** Given entries follows **
==> config.mk <==
export PLATFORM = sky130hd
export DESIGN_NAME = mpsoc_rst_seq
export DESIGN_NICKNAME = d
export VERILOG_FILES = /design/src/rtl/mpsoc_rst_seq.sv
export SDC_FILE = /design/constraint.sdc
export NUM_CORES = 1
export LEC_CHECK = 0
export CAP_MARGIN = 20
export CORE_UTILIZATION = 40
export DETAILED_ROUTE_END_ITERATION = 16
export PLACE_DENSITY = 0.53
export SKIP_CTS_REPAIR_TIMING = 1
export SLEW_MARGIN = 5
export SYNTH_ARGS = -nofsm -noshare
export SYNTH_HDL_FRONTEND = slang
export SYNTH_SLANG_ARGS = --single-unit
==> constraint.sdc <==
create_clock -name clk_in -period 4.5 [get_ports clk_in]
set_input_delay 0.675 -clock clk_in [delete_from_list [all_inputs] [get_ports clk_in]]
set_output_delay 0.675 -clock clk_in [all_outputs]
set_load 0.01 [all_outputs]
** End of Given entries **
• [Work required] The data are to be transcribed in full, exactly as given.

• [Expected answer]
==> config.mk <==
export PLATFORM = sky130hd
export DESIGN_NAME = mpsoc_rst_seq
export DESIGN_NICKNAME = d
export VERILOG_FILES = /design/src/rtl/mpsoc_rst_seq.sv
export SDC_FILE = /design/constraint.sdc
export NUM_CORES = 1
export LEC_CHECK = 0
export CAP_MARGIN = 20
export CORE_UTILIZATION = 40
export DETAILED_ROUTE_END_ITERATION = 16
export PLACE_DENSITY = 0.53
export SKIP_CTS_REPAIR_TIMING = 1
export SLEW_MARGIN = 5
export SYNTH_ARGS = -nofsm -noshare
export SYNTH_HDL_FRONTEND = slang
export SYNTH_SLANG_ARGS = --single-unit
==> constraint.sdc <==
create_clock -name clk_in -period 4.5 [get_ports clk_in]
set_input_delay 0.675 -clock clk_in [delete_from_list [all_inputs] [get_ports clk_in]]
set_output_delay 0.675 -clock clk_in [all_outputs]
set_load 0.01 [all_outputs]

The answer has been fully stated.